--- Provided data Enclosed Below ---
## src/rtl/fcl_pkg.sv

```systemverilog
`default_nettype none
package fcl_pkg;

	localparam int MAX_LIST_TRIANGLES = 16;
	localparam int COORD_BITS = 32;

	localparam int TRI_W = (MAX_LIST_TRIANGLES > 1) ? $clog2(MAX_LIST_TRIANGLES) : 1;
	localparam int CNT_W = $clog2(MAX_LIST_TRIANGLES + 1);
	localparam int ADDR_W = 1 + TRI_W + 2;
	localparam int MEM_DEPTH = 2 ** ADDR_W;

	localparam logic signed [31:0] COORD_HI = (COORD_BITS >= 32) ? 32'sh7fffffff :
		32'((64'd1 << (COORD_BITS - 1)) - 64'd1);
	localparam logic signed [31:0] COORD_LO = -COORD_HI - 32'sd1;

	// plane order: -x, -y, -z, +x, +y, +z
	localparam logic [2:0] PLANE_LAST = 3'd5;

	typedef logic signed [31:0] coord_t;

	typedef struct packed {
		coord_t x;
		coord_t y;
		coord_t z;
		coord_t w;
	} vtx_t;

	typedef struct packed {
		vtx_t v0;
		vtx_t v1;
		vtx_t v2;
		logic culled;
	} tri_t;

	function automatic coord_t sat_coord(input coord_t v);
		coord_t r;
		r = v;
		if (v > COORD_HI) r = COORD_HI;
		if (v < COORD_LO) r = COORD_LO;
		return r;
	endfunction

	function automatic coord_t vget(input vtx_t v, input logic [1:0] i);
		coord_t r;
		unique case (i)
			2'd0: r = v.x;
			2'd1: r = v.y;
			2'd2: r = v.z;
			default: r = v.w;
		endcase
		return r;
	endfunction

	// w - s*c for the plane; negative means outside
	function automatic logic signed [33:0] measure(input vtx_t v, input logic [2:0] plane);
		logic signed [33:0] c;
		logic signed [33:0] w;
		logic signed [33:0] r;
		w = 34'(v.w);
		unique case (plane)
			3'd0, 3'd3: c = 34'(v.x);
			3'd1, 3'd4: c = 34'(v.y);
			default: c = 34'(v.z);
		endcase
		if (plane < 3'd3) r = w + c;
		else r = w - c;
		return r;
	endfunction

endpackage
`default_nettype wire

```

## src/rtl/fcl_front.sv

```systemverilog
`default_nettype none
module fcl_front
	import fcl_pkg::*;
(
	input wire logic clk,
	input wire logic arst_n,
	input wire logic in_valid,
	output logic in_stall,
	input wire vtx_t va,
	input wire vtx_t vb,
	input wire vtx_t vc,
	output logic q_valid,
	input wire logic q_stall,
	output tri_t q_data
);

	localparam logic [1:0] F_IDLE = 2'd0;
	localparam logic [1:0] F_CULL = 2'd1;
	localparam logic [1:0] F_SEND = 2'd2;

	logic [1:0] state_q;
	tri_t tri_q;
	logic signed [67:0] acc_q, m1_q, m3_q;
	logic [32:0] d2_q, d4_q;
	logic [5:0] cnt_q;

	vtx_t sa, sb, sc;
	logic signed [32:0] d1, d2, d3, d4;
	logic signed [67:0] pp, acc_nx;

	always_comb begin
		sa = '{x: sat_coord(va.x), y: sat_coord(va.y), z: sat_coord(va.z), w: sat_coord(va.w)};
		sb = '{x: sat_coord(vb.x), y: sat_coord(vb.y), z: sat_coord(vb.z), w: sat_coord(vb.w)};
		sc = '{x: sat_coord(vc.x), y: sat_coord(vc.y), z: sat_coord(vc.z), w: sat_coord(vc.w)};
		d1 = 33'(sb.x) - 33'(sa.x);
		d2 = 33'(sc.y) - 33'(sa.y);
		d3 = 33'(sb.y) - 33'(sa.y);
		d4 = 33'(sc.x) - 33'(sa.x);
		pp = (d2_q[0] ? m1_q : 68'sd0) - (d4_q[0] ? m3_q : 68'sd0);
		// top bit of a two's complement multiplier weighs negative
		acc_nx = (cnt_q == 6'd32) ? acc_q - pp : acc_q + pp;
	end

	assign in_stall = (state_q != F_IDLE);
	assign q_valid = (state_q == F_SEND);
	assign q_data = tri_q;

	always_ff @(posedge clk or negedge arst_n) begin
		if (!arst_n) begin
			state_q <= F_IDLE;
		end else begin
			unique case (state_q)
				F_IDLE: if (in_valid) state_q <= F_CULL;
				F_CULL: if (cnt_q == 6'd32) state_q <= F_SEND;
				F_SEND: if (!q_stall) state_q <= F_IDLE;
				default: state_q <= F_IDLE;
			endcase
		end
	end

	always_ff @(posedge clk) begin
		if (state_q == F_IDLE && in_valid) begin
			tri_q.v0 <= sa;
			tri_q.v1 <= sb;
			tri_q.v2 <= sc;
			tri_q.culled <= 1'b0;
			acc_q <= '0;
			m1_q <= 68'(d1);
			m3_q <= 68'(d3);
			d2_q <= d2;
			d4_q <= d4;
			cnt_q <= '0;
		end else if (state_q == F_CULL) begin
			acc_q <= acc_nx;
			m1_q <= m1_q <<< 1;
			m3_q <= m3_q <<< 1;
			d2_q <= d2_q >> 1;
			d4_q <= d4_q >> 1;
			cnt_q <= cnt_q + 6'd1;
			if (cnt_q == 6'd32) tri_q.culled <= acc_nx[67];
		end
	end

endmodule
`default_nettype wire

```

## config.mk

```make
export PLATFORM = sky130hd
export DESIGN_NAME = fcl_front
export DESIGN_NICKNAME = d
export VERILOG_FILES = /design/src/rtl/fcl_pkg.sv /design/src/rtl/fcl_front.sv
export SDC_FILE = /design/constraint.sdc
export NUM_CORES = 2
export LEC_CHECK = 0
export ABC_CLOCK_PERIOD_IN_PS = 13800
export BUFFER_PORTS_ARGS = -buffer_cell sky130_fd_sc_hd__clkbuf_2
export CAP_MARGIN = 40
export CORE_AREA = 4 4 298 300
export CTS_CLUSTER_SIZE = 12
export DETAILED_ROUTE_END_ITERATION = 10
export DIE_AREA = 0 0 302 304
export PLACE_DENSITY_LB_ADDON = 0.05
export RECOVER_POWER = 25
export SLEW_MARGIN = 20
export SYNTH_ARGS = -nofsm -noshare
export SYNTH_HDL_FRONTEND = slang
export SYNTH_SLANG_ARGS = --single-unit
```

## constraint.sdc

```tcl
create_clock -name clk -period 13.8 [get_ports clk]
set_input_delay 2.07 -clock clk [delete_from_list [all_inputs] [get_ports clk]]
set_output_delay 2.07 -clock clk [all_outputs]
set_load 0.03 [all_outputs]
```

Word-level counts from Yosys, hierarchy flattened
Index checks and enable logic that the tools add are counted.
{ "totals": {"ff_bits": 663, "out_inout_bits": 387, "elab_cells": 97} }
{ "op_classes": {"addsub": 8, "magnitude_cmp": 24, "n_eq_ne": 6, "n_mux": 33, "n_reduce_logical": 6} }
{ "op_table": {"columns": ["operator", "n"], "rows": [
  ["$mux 32", 18],
  ["$mux 68", 7],
  ["$gt 32x32->1 const B", 12],
  ["$lt 32x32->1 const B", 12],
  ["$sub 68x68->68", 2],
  ["$mux 33", 4],
  ["$sub 32x32->33", 4],
  ["$add 68x68->68", 1],
  ["$add 6x1->6 const B", 1],
  ["$eq 6x6->1 const B", 1],
  ["$mux 2", 3],
  ["$ne 2x2->1 const B", 3],
  ["$pmux 2 s3", 1],
  ["$reduce_bool 2->1", 2],
  ["$reduce_and 3->1", 1],
  ["$eq 2x1->1 const B", 1],
  ["$eq 2x2->1 const B", 1],
  ["$logic_not 2->1", 1],
  ["$reduce_and 2->1", 1],
  ["$logic_and 1x1->1", 1]
]} }

Longest topological paths before layout
{ "logic_depth": {"word_depth": 5, "depth_mapped": 35, "ltp_nobuf": 32} }

Worst setup path before layout
OpenSTA, ideal clock, no wires.
{ "synth_path": {"path_type": "input-to-reg", "start": "input port in_valid", "end": "register tri_q, in the netlist q_data[100] (enable)", "setup_time_ns": 0.899, "t_arrival_ns": 13.188, "t_required_ns": 12.901, "path_slack_ns": -0.286, "stages": 5, "n_path_buf": 3, "path_cell_list": "nand2_1 clkbuf_1 inv_1 clkbuf_1 clkbuf_1"} }
{ "synth_between": {"elab_chain_cells": 1} }
{ "synth_rtl": {"columns": ["element", "line_no", "rtl"], "rows": [
  ["start: declaration", "fcl_front.sv:7", "input wire logic in_valid,"],
  ["$logic_and 1x1->1", "fcl_front.sv:62", "if (state_q == F_IDLE && in_valid) begin"],
  ["end: declaration", "fcl_front.sv:22", "tri_t tri_q;"]
]} }
No other way between the ends.
A chain may end at the register's enable or synchronous reset.

Worst setup path after layout
{ "layout_path": {"start": "input port in_valid", "end": "register m3_q[52] (enable)"} }
{ "layout_between": {"elab_chain_cells": 2} }
{ "layout_rtl": {"columns": ["element", "line_no", "rtl"], "rows": [
  ["$logic_and 1x1->1", "fcl_front.sv:62", null],
  ["$reduce_bool 2->1 (no line)", null, null],
  ["end signal: assignment", "fcl_front.sv:69", "m3_q <= 68'(d3);"],
  ["end signal: assignment", "fcl_front.sv:76", "m3_q <= m3_q <<< 1;"],
  ["end: declaration", "fcl_front.sv:23", "logic signed [67:0] acc_q, m1_q, m3_q;"]
]} }
No other way between the ends.

==> summary.md <==
| Metric | Value |
|---|---|
| Xor and xnor area share after synthesis | `0.06547` |
| Primary FF master, synth | `edfxtp_1` |
| DIE WIDTH | `302 µm` |
| Vias | `slightly above 30,000` |
| Async set or reset register ratio after synthesis | `0.003017` |
| Crit start category | `input pin` |
| Max-cap violation count | `1` |
| Final WL | `111,100 µm` |
| # hold bufs at CTS | `0` |
| Syn Area/Cell | `9.694 µm²` |
| Final GP Congestion | `between 0.8 and 0.9` |
| CTS tree | `built` |
| RSZ-0062 raised after global routing | `false` |
| Largest net degree at the start of global routing | `153` |
| Setup Crit Path Kind | `input pin to flip-flop` |
| Mapped Area | `39,470 µm²` |
| Vias per inst | `5.353` |
| Post-synthesis adder-cell area fraction | `0.08706` |
| Die Height | `around 300 µm` |
| Core Box Area | `86,210 µm²` |
| Non-filler instance count after layout | `about 5,700` |
| Starting DRT DRC Count | `2,210` |
| Num rows | `about 110` |
| Area grow syn2layout | `14.58%` |
| Worst-Margin Slew | `5.045 ns` |
| Initial antenna violation count | `12` |
| Reg clk slew, reported paths | `roughly 0.060 ns` |
| Top post-synthesis cells by area | `edfxtp_1, ha_1, nand2_1` |
| Relative slew slack | `-2.382` |
| Number of synthesized flops with an enable pin | `~590` |
| Final min period | `9.169 ns` |
| Final net count | `5,104` |
| Avg WL per Cell | `19.64 µm` |
| Critical Path RT | `14.17 ns` |
| Final setup viols | `0` |
| Gr usage total | `0.2345` |
| Post-CTS resize count | `0` |
| Post-CTS setup buffer count | `0` |
| Yosys top cell area share | `0.4459` |
| Post-Syn Nets | `around 4,700` |
| Post-synthesis simple-gate area fraction | `0.1411` |
| CP Capture Type | `flip-flop` |
| Clock sink count | `between 600 and 700` |
| Mapped Cells | `between 4,000 and 5,000` |
| Register bit count reported by yosys | `663` |
| I/O Buffers | `774` |
| CTS buffer count | `77` |
| Layout cells sized above 1 | `0.1708` |
| Largest family of logic cells by synthesized area | `compound AO/OA/AOI/OAI gates` |
| Starting Density | `0.4578` |
| First-pass GRT wire length | `170,800 µm` |
| Final clock skew | `0.01773 ns` |
| Mux cell area share after synthesis | `0.001395` |
| Final ANT Viol Nets | `0` |
| Cell variety after synth | `93` |
| Crit path max fanout | `111` |
| Die Area | `91,810 µm²` |
| Synth area leader | `edfxtp_1` |
| Total negative slack | `0 ns` |
| Failing checks | `capacitance limit, slew limit` |
| Worst Path Arrival | `about 9.5 ns` |
| Total grt overflow | `0` |
| Vias in the first global route | `slightly below 30,000` |
| DRC Markers | `0` |
| Min Hold Slack | `~0.46 ns` |
| Inst Count DP | `between 5,000 and 6,000` |
| Seq/Total Area, Yosys | `0.4852` |
| Root buf cell | `clkbuf_16` |
| H-tree depth | `3` |
| Complex-gate fraction of the synthesized area | `0.1570` |
| I/O pins | `approximately 780` |
| Worst Hold Class | `flip-flop to flip-flop` |
| Worst-Skew Late Latency | `~0.63 ns` |
| Fmax | `109.1 MHz` |
| First-pass iteration count of the detailed router | `6` |
| DP HPWL | `86,470 µm` |
| Max clock buf depth | `3` |
| Hold violation count in the final report | `0` |
| Run status | `complete, but fails checks` |
| Slew Limit Fails | `112` |
| Yosys warns | `0` |
| Final period utilization | `0.6645` |
cells by family after synthesis:
kind of cell / after synthesis
multiplexers: 5
adder cells (fa/ha/maj): 271
buffers and inverters: 660
AND/OR/NAND/NOR: 1170
flip-flops: 663
XOR/XNOR: 295
AO/OA/AOI/OAI: 1007
Yosys cell counts, types with 75 or more instances:
| library cell | count |
|---|---|
| inv_1 | 152 |
| nand2_1 | 522 |
| xor2_1 | 148 |
| dfxtp_1 | 75 |
| nor2_1 | 168 |
| ha_1 | 265 |
| a21oi_1 | 244 |
| xnor2_1 | 147 |
| nand3_1 | 81 |
| clkbuf_1 | 501 |
| a21o_1 | 104 |
| edfxtp_1 | 586 |
| o21ai_0 | 358 |
| and2_1 | 83 |
layout make-up:
class / count / area (µm²)
fillers: 8198 / 40990
flip-flops and latches: 663 / 19150
multi-input cells: 2748 / 17860
repair buffers: 803 / 3905
clock buffers: 95 / 2014
well taps: 1155 / 1445
inverters: 152 / 579.3
clock inverters: 35 / 250.2
diodes: 5 / 12.51
path summary, 6_finish.rpt:
check / cells after the start / end / start / slack [ns]
setup reg to reg: 31 / acc_q[65] / d4_q[0] / 5.31
max in group asynchronous: 1 / state_q[1] / arst_n / 12.45
hold / removal: 2 / acc_q[11] / acc_q[11] / 0.46
min in group asynchronous: 1 / state_q[0] / arst_n / 1.22
setup / recovery: 10 / m3_q[52] / in_valid / 4.63
hold reg to reg: 2 / acc_q[11] / acc_q[11] / 0.46
placed cells by master, fill, tap and decap left out, types with 25 or more instances in the layout:
master / count
o21bai_1: 35
o31ai_1: 33
ha_1: 265
nand4_1: 42
a21o_1: 104
nor2b_1: 39
xnor2_1: 147
dfxtp_1: 75
o21a_1: 31
clkbuf_2: 588
xor2_1: 148
nand2_1: 522
nand2b_1: 44
and2_1: 83
nor3_1: 50
o21ai_0: 358
clkbuf_16: 77
nand3_1: 81
nor2_1: 167
and3_1: 25
inv_1: 150
a21oi_1: 243
a31oi_1: 31
clkbuf_1: 204
or3_1: 29
edfxtp_1: 586
sequential cells by signal, indices dropped and copies added (netlist names):
name     count
acc_q       68
cnt_q        6
d2_q        33
d4_q        33
m1_q        68
m3_q        68
q_data     385
state_q      2
routing by layer:
metal | GRT usage | wire, µm | share of wire | vias to the layer above
met4 | 0.05252 | 1937 | 0.017 | 10
met1 | 0.3184 | 49590 | 0.45 | 14360
met5 | 0 | 69 | 0.00062 | -
met2 | 0.3869 | 52870 | 0.48 | 762
met3 | 0.04923 | 6633 | 0.060 | 133
li1 | - | - | - | 15010
metrics by stage:
stage               utilization  setup slack [ns]  area (µm²)
global placement         0.4999             5.247       43100
global route             0.5244             3.800       45210
detailed placement       0.5003             5.406       43130
CTS                      0.5266             5.363       45400
finish                   0.5245             4.631       45220
floorplan                     -             5.655       39470
worst max-delay path: stages:
cell and delay [ns]:
clkbuf_2 0.08, nand2_1 0.27, clkinvlp_2 3.78, nor2_4 0.92
buf_4 0.68, inv_8 0.36, buf_4 0.35, buf_16 0.23
buf_4 0.31, buf_12 0.25
Power is left out: the tool's default activity adds up to more than one toggle a clock period on the data nets, which glitch-free logic cannot reach.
--- End of Enclosed Provided data ---
_About this exercise_
After locating the line holding "Hold violation count" above, output exactly that line and every line after it through the line holding "adder cells (fa/ha/maj): 271". Include nothing else.

_Written reply_
| Hold violation count in the final report | `0` |
| Run status | `complete, but fails checks` |
| Slew Limit Fails | `112` |
| Yosys warns | `0` |
| Final period utilization | `0.6645` |
cells by family after synthesis:
kind of cell / after synthesis
multiplexers: 5
adder cells (fa/ha/maj): 271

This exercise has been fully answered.